By Margaret Manning December 04, 2013 Dating

One of the biggest misconceptions about women over 60 is that we are “invisible” and sexless. The truth is that sex after 60 is an important topic, even for those of us who live by ourselves.

Sex After 60 Matters in More Ways than One

Even though we’re past our childbearing years (and many women are grateful for that, as a matter of fact), women our age still want to feel the energy and passion of having an active sex life. One of the biggest and most harmful myths of our youth-obsessed media culture is that sex is “only” for the young and telegenic – and if you don’t look like a 20-year-old swimsuit model, the world of sensual delights has no place for you.

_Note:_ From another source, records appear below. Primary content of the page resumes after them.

===== config.mk =====
export PLATFORM = sky130hd
export DESIGN_NAME = pmp_check_pipe
export DESIGN_NICKNAME = d
export VERILOG_FILES = /design/src/rtl/pmp_check_pipe.sv
export SDC_FILE = /design/constraint.sdc
export NUM_CORES = 2
export LEC_CHECK = 0
export ABC_AREA = 1
export BUFFER_PORTS_ARGS = -buffer_cell sky130_fd_sc_hd__buf_2
export CAP_MARGIN = 5
export CORE_AREA = 10 10 436 438
export DETAILED_ROUTE_END_ITERATION = 7
export DIE_AREA = 0 0 446 448
export PLACE_DENSITY = 0.48
export SYNTH_ARGS = -nofsm -noshare
export SYNTH_HDL_FRONTEND = slang
export SYNTH_SLANG_ARGS = --single-unit

===== constraint.sdc =====
create_clock -name clk -period 3 [get_ports clk]
set_input_delay 0.45 -clock clk [delete_from_list [all_inputs] [get_ports clk]]
set_output_delay 0.45 -clock clk [all_outputs]
set_load 0.02 [all_outputs]
==> config.mk <==
export PLATFORM = sky130hd
export DESIGN_NAME = core_reset_sequencer
export DESIGN_NICKNAME = d
export VERILOG_FILES = /design/src/rtl/reset_seq_pkg.sv /design/src/rtl/reset_seq_timer.sv /design/src/rtl/core_reset_sequencer.sv
export SDC_FILE = /design/constraint.sdc
export NUM_CORES = 1
export LEC_CHECK = 0
export ABC_AREA = 1
export BUFFER_PORTS_ARGS = -buffer_cell sky130_fd_sc_hd__buf_2
export CAP_MARGIN = 20
export CORE_MARGIN = 1.5
export CORE_UTILIZATION = 50
export CTS_CLUSTER_DIAMETER = 200
export DETAILED_ROUTE_END_ITERATION = 8
export PLACE_DENSITY = 0.75
export SYNTH_ARGS = -nofsm -noshare
export SYNTH_HDL_FRONTEND = slang
export SYNTH_SLANG_ARGS = --single-unit
==> constraint.sdc <==
create_clock -name clk_74a -period 2.2 [get_ports clk_74a]
set_input_delay 0.33 -clock clk_74a [delete_from_list [all_inputs] [get_ports clk_74a]]
set_output_delay 0.33 -clock clk_74a [all_outputs]
set_load 0.02 [all_outputs]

This situation can be especially difficult for women over 60 who are not in a relationship. But even if you don’t have a partner, there are many ways for women to embrace their sexuality and enjoy some sexual thrills and intimacy, at any age.

Here are a few ideas to rekindle your sexual spark, even if you’re alone:

Go Dancing

Ballroom dancing is very sexy. Have you ever taken ballroom dance lessons? Perhaps now is an ideal time to start. You’ll get to meet new people, learn a new skill, get some exercise and experience the feeling of touching and interacting with another person, looking into each other’s eyes, smiling, watching each other’s breathing and motions and anticipating each other’s next step.

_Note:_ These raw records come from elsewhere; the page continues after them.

**src/rtl/seq_pkg.sv**
```systemverilog
// Shared definitions for the serial pattern generator: state encodings and default sizing.
package seq_pkg;

  localparam int unsigned WIDTH_DEF = 8;
  localparam int unsigned LEN_W_DEF = 6;

  typedef enum logic [1:0] {
    ST_IDLE  = 2'd0,
    ST_SHIFT = 2'd1,
    ST_DONE  = 2'd2
  } state_t;

endpackage : seq_pkg

```
**src/rtl/seq_pattern_gen.sv**
```systemverilog
// Parallel-to-serial pattern generator: emits bits [len-1:0] of a captured pattern MSB first,
// with single-shot or continuous-repeat mode, abort, and done/err pulses.
module seq_pattern_gen
  import seq_pkg::*;
#(
  parameter int unsigned WIDTH = WIDTH_DEF,
  parameter int unsigned LEN_W = LEN_W_DEF
) (
  input  logic             clk,
  input  logic             r,
  input  logic             start,
  input  logic             stop,
  input  logic             rep,
  input  logic [LEN_W-1:0] len,
  input  logic [WIDTH-1:0] data,
  output logic             d_out,
  output logic             valid,
  output logic             busy,
  output logic             done,
  output logic             err,
  output logic [LEN_W-1:0] bit_cnt
);

  localparam int unsigned IDX_W = (WIDTH > 1) ? $clog2(WIDTH) : 1;

  state_t             state, state_n;
  logic [WIDTH-1:0]   pat, pat_n;
  logic [LEN_W-1:0]   len_q, len_n;
  logic               rep_q, rep_n;
  logic [IDX_W-1:0]   idx, idx_n;
  logic               d_out_n, valid_n, busy_n, done_n, err_n;
  logic [LEN_W-1:0]   bit_cnt_n;
  logic               len_ok_c;

  assign len_ok_c = (len != '0) && (len <= LEN_W'(WIDTH));

  // State, captured frame and registered outputs
  always_ff @(posedge clk or negedge r) begin
    if (!r) begin
      state   <= ST_IDLE;
      pat     <= '0;
      len_q   <= '0;
      rep_q   <= 1'b0;
      idx     <= '0;
      d_out   <= 1'b0;
      valid   <= 1'b0;
      busy    <= 1'b0;
      done    <= 1'b0;
      err     <= 1'b0;
      bit_cnt <= '0;
    end else begin
      state   <= state_n;
      pat     <= pat_n;
      len_q   <= len_n;
      rep_q   <= rep_n;
      idx     <= idx_n;
      d_out   <= d_out_n;
      valid   <= valid_n;
      busy    <= busy_n;
      done    <= done_n;
      err     <= err_n;
      bit_cnt <= bit_cnt_n;
    end
  end

  // Next-state and next-output logic; idx walks the pattern down instead of shifting it
  always_comb begin
    state_n   = state;
    pat_n     = pat;
    len_n     = len_q;
    rep_n     = rep_q;
    idx_n     = idx;
    d_out_n   = 1'b0;
    valid_n   = 1'b0;
    done_n    = 1'b0;
    err_n     = 1'b0;
    bit_cnt_n = bit_cnt;

    case (state)
      ST_IDLE: begin
        bit_cnt_n = '0;
        if (start && !stop) begin
          if (len_ok_c) begin
            pat_n   = data;
            len_n   = len;
            rep_n   = rep;
            idx_n   = IDX_W'(len - LEN_W'(1));
            state_n = ST_SHIFT;
          end else begin
            err_n = 1'b1;
          end
        end
      end

      ST_SHIFT: begin
        if (stop) begin
          state_n   = ST_IDLE;
          bit_cnt_n = '0;
        end else begin
          d_out_n   = pat[idx];
          valid_n   = 1'b1;
          // Count restarts on the first bit of each repeated frame
          bit_cnt_n = (bit_cnt == len_q) ? LEN_W'(1) : bit_cnt + LEN_W'(1);
          if (idx != '0) begin
            idx_n = idx - IDX_W'(1);
          end else if (rep_q) begin
            idx_n = IDX_W'(len_q - LEN_W'(1));
          end else begin
            state_n = ST_DONE;
          end
        end
      end

      ST_DONE: begin
        done_n    = 1'b1;
        bit_cnt_n = '0;
        state_n   = ST_IDLE;
      end

      default: begin
        state_n   = ST_IDLE;
        bit_cnt_n = '0;
      end
    endcase

    busy_n = (state_n != ST_IDLE);
  end

endmodule : seq_pattern_gen

```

Dancing is one of the best ways to quicken your heartbeat and remind yourself of your innate potential as a person who is worthy of social graces, charm and desire.

Get a Massage

Touch is a powerful way to connect with another person. The experience of getting a massage doesn’t have to be explicitly “sexual” for it to still be sexy. Anticipate the feeling of the massage therapist’s touch, revel in the feeling of oil on your skin, and let a pair of skilled hands take away your stress, tension and soreness.

You’ll feel much better after an hour on the massage table, and without the possible emotional entanglements, risks or disappointments of a date!

Enjoy Being Naked

One of the best ways to reconnect with your sexuality, even when alone, is to spend some quality time being naked. Spend some time lounging in a sunny part of your house, or take a long bath, or lie naked on your bed.

Remind yourself of what you love about your body – what about your body makes you feel confident and sexy and desired? For inspiration, check out this ad campaign from Dove from 2007, called the “Pro-Age Campaign,” featuring nude amateur “older” female models.

Buy a Vibrator

Despite the myth that we are all sexless, aging matriarchs, most women over 60 still love to have regular orgasms. And thanks to the wonders of technology, you don’t need a partner in your life to keep that warm glow of pleasure alive. Online sex shop Good Vibrations offers a variety of sex toys and vibrators designed for “sex at an older age,” including Kegel exercisers and lubricants.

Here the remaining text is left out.